=== Begin Enclosure ===

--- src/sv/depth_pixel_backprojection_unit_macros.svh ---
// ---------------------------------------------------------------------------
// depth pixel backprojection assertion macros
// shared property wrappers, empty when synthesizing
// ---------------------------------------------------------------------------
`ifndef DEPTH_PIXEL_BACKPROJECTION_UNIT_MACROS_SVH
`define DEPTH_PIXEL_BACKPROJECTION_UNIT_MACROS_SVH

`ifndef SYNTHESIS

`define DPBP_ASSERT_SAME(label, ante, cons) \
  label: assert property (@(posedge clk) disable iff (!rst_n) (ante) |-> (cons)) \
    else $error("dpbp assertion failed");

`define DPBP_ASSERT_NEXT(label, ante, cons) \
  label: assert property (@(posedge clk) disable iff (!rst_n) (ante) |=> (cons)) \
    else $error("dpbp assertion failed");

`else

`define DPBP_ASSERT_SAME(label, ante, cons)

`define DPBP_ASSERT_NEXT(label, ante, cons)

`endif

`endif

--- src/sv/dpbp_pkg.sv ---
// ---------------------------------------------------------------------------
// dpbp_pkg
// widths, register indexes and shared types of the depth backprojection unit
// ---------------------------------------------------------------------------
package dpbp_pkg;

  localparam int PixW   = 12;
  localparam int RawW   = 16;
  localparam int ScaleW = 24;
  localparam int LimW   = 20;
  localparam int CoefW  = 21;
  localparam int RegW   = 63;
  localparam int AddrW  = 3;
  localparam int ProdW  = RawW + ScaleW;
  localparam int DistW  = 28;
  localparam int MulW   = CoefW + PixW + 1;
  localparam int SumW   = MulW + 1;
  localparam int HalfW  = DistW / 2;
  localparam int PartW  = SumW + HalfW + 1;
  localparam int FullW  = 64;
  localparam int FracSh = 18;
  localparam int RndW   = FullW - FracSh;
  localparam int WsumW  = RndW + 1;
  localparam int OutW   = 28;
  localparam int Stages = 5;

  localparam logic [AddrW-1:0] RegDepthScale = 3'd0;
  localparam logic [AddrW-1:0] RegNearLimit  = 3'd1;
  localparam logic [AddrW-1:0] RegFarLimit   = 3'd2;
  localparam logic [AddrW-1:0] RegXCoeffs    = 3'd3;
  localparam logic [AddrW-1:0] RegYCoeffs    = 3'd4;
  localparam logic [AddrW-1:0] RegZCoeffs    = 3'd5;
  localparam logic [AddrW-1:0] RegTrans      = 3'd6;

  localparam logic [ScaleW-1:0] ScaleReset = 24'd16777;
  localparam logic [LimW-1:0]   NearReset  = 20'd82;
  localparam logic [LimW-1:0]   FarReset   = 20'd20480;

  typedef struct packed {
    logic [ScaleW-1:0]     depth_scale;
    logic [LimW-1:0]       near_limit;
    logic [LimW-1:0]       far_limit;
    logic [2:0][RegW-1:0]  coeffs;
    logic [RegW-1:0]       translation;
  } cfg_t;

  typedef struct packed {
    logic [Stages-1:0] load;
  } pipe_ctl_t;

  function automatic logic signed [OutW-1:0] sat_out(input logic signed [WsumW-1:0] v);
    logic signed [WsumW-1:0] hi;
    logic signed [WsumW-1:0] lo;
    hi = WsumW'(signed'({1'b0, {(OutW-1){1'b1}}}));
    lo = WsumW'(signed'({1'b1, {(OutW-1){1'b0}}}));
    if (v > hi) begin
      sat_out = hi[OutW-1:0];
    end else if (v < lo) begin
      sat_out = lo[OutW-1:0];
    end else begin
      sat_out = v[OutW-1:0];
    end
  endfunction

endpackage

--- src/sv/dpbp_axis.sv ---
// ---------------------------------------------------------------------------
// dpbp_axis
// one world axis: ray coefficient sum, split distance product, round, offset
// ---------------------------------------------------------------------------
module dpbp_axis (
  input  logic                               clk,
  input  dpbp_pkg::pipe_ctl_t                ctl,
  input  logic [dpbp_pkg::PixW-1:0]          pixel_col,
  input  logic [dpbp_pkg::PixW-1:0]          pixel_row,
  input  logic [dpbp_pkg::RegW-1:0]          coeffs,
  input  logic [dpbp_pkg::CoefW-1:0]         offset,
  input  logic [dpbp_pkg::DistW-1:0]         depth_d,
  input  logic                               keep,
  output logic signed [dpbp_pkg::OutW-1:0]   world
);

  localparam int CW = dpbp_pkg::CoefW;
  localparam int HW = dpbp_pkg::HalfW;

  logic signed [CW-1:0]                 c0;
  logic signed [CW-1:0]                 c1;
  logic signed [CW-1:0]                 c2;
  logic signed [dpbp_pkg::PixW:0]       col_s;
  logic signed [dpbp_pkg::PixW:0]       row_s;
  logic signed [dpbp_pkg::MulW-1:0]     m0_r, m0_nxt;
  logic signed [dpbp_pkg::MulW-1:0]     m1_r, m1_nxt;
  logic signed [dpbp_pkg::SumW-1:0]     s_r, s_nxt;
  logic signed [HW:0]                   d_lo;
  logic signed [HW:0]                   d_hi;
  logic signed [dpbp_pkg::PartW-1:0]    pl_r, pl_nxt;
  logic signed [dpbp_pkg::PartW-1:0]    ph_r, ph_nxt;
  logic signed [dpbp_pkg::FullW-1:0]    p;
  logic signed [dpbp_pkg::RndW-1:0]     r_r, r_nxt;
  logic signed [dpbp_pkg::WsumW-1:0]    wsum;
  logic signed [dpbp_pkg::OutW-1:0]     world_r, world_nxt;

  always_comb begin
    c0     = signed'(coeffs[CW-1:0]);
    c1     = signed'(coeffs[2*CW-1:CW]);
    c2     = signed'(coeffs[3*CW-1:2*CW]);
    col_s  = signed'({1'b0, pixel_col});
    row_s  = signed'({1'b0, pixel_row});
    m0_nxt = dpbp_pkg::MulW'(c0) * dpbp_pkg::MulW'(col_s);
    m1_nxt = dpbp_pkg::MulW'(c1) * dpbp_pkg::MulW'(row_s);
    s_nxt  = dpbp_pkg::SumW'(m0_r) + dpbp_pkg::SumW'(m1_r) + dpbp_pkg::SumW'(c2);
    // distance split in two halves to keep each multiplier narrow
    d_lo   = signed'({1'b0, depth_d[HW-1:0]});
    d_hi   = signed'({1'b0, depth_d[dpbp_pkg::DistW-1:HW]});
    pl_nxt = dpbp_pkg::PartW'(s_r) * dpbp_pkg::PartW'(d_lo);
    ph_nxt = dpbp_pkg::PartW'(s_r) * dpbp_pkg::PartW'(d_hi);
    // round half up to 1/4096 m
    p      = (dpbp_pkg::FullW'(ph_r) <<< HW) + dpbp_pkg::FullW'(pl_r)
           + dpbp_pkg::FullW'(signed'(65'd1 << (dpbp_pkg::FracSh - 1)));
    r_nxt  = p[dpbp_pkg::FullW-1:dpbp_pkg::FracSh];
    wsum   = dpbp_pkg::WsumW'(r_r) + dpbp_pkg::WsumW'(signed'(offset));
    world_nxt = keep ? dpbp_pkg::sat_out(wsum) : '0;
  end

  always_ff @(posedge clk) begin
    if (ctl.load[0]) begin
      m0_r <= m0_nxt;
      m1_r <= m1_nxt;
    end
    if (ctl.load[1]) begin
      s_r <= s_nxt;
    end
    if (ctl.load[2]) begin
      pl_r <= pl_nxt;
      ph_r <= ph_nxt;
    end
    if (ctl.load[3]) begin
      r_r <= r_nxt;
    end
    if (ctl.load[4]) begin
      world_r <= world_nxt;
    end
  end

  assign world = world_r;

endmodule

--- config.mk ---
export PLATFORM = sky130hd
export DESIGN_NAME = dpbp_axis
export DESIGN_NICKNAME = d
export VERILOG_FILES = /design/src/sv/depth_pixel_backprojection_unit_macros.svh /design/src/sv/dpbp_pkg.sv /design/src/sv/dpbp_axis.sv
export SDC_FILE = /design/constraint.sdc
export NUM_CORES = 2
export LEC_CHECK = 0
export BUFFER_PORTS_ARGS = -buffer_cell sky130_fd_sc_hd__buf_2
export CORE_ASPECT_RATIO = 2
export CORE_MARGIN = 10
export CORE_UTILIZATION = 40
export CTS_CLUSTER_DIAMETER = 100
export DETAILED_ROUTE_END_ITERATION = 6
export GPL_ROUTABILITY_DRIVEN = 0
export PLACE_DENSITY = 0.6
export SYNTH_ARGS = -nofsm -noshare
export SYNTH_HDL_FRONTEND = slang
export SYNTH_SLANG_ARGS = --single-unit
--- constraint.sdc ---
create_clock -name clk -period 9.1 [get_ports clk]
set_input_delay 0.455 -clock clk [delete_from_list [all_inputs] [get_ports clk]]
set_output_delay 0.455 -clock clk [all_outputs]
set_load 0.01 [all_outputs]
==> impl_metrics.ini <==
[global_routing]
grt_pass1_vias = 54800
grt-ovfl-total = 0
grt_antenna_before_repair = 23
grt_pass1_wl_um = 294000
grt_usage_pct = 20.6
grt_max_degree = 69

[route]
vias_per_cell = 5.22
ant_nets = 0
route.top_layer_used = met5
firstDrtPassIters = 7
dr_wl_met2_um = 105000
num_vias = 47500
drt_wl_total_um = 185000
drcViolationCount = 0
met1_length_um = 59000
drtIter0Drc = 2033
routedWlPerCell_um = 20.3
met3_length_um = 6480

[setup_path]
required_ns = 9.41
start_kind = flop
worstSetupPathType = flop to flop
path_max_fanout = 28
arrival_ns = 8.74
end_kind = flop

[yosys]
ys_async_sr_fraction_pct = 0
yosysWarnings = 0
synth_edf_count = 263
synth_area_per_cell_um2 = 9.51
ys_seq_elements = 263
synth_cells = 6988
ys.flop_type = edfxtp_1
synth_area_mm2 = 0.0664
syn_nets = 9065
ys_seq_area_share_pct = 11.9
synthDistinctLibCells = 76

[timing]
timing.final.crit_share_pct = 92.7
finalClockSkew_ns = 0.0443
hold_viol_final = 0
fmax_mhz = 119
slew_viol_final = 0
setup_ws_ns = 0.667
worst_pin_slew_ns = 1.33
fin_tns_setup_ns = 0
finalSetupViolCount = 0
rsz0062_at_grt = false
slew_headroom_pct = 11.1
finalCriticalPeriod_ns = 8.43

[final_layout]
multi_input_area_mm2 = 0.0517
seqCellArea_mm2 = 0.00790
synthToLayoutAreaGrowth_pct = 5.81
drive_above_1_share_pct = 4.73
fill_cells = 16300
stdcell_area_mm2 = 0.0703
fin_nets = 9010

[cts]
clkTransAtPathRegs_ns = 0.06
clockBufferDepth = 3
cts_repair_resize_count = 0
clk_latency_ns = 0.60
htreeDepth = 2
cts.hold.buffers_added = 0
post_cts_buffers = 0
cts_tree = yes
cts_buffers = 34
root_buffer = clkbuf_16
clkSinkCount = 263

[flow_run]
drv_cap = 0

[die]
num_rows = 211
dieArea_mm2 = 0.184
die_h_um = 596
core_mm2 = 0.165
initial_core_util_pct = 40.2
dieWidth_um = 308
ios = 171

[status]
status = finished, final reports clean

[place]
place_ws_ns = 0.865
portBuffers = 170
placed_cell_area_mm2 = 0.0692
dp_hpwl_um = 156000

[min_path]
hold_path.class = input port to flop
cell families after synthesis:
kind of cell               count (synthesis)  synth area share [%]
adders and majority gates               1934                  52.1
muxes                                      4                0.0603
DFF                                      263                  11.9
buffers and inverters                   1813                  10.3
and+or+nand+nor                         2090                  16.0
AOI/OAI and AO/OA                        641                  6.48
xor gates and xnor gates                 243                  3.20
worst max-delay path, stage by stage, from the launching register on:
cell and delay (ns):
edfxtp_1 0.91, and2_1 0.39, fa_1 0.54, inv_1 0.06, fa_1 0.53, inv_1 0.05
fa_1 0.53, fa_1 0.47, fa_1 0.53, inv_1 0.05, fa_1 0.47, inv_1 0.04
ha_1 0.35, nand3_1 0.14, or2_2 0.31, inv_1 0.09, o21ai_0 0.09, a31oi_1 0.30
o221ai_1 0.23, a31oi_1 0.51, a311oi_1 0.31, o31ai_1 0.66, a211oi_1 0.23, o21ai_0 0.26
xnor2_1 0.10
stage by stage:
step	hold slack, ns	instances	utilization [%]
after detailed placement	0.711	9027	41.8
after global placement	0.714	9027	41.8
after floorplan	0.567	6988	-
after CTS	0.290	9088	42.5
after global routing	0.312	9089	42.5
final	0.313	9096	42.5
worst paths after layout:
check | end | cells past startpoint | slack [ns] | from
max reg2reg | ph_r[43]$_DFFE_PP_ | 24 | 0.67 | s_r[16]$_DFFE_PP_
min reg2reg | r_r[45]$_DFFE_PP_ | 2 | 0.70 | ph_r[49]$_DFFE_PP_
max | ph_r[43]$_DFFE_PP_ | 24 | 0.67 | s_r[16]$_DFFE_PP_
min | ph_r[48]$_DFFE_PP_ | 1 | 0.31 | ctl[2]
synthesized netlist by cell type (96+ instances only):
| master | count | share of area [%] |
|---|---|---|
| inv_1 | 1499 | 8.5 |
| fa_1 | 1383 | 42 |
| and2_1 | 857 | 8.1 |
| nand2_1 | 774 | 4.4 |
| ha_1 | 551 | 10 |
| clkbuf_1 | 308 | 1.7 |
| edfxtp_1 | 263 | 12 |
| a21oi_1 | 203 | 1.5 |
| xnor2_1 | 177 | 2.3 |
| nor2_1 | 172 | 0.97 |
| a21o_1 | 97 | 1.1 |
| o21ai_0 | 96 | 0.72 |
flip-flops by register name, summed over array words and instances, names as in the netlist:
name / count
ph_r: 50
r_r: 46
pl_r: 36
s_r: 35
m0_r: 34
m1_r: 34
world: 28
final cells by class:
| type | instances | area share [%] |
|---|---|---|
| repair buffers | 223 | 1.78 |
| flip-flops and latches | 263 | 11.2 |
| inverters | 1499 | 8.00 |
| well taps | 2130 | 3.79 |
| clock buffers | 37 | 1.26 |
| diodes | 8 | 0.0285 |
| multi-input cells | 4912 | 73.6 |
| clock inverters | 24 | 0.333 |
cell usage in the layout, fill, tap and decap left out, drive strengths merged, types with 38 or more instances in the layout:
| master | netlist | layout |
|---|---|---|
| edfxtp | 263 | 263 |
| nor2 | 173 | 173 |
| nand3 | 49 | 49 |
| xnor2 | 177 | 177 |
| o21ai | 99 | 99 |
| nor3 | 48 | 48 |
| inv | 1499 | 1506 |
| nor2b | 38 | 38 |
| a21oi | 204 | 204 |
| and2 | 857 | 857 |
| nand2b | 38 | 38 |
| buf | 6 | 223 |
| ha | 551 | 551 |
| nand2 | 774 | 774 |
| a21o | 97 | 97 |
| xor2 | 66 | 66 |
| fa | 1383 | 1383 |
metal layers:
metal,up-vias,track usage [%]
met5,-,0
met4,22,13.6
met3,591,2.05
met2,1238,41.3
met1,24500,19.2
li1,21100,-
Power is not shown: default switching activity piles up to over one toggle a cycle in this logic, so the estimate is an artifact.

=== End Enclosure ===
=== Begin Enclosure ===

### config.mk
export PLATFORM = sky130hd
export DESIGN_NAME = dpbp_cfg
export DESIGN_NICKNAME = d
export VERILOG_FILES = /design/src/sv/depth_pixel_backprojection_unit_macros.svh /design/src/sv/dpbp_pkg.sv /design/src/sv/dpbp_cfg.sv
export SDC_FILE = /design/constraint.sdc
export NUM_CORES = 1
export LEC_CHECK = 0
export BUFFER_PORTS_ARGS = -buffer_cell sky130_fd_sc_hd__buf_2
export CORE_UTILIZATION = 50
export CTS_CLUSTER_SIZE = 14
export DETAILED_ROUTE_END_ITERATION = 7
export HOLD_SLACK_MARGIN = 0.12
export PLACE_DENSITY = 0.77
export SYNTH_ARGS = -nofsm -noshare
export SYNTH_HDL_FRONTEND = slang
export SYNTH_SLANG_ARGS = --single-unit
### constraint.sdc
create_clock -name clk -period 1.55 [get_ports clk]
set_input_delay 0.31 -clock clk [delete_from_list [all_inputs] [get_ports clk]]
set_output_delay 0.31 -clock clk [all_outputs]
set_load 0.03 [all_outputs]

=== End Enclosure ===

ABOUT THIS TASK
In the entries above, some lines hold the string "status". Copy each of them.

EXPECTED OUTPUT
[status]
status = finished, final reports clean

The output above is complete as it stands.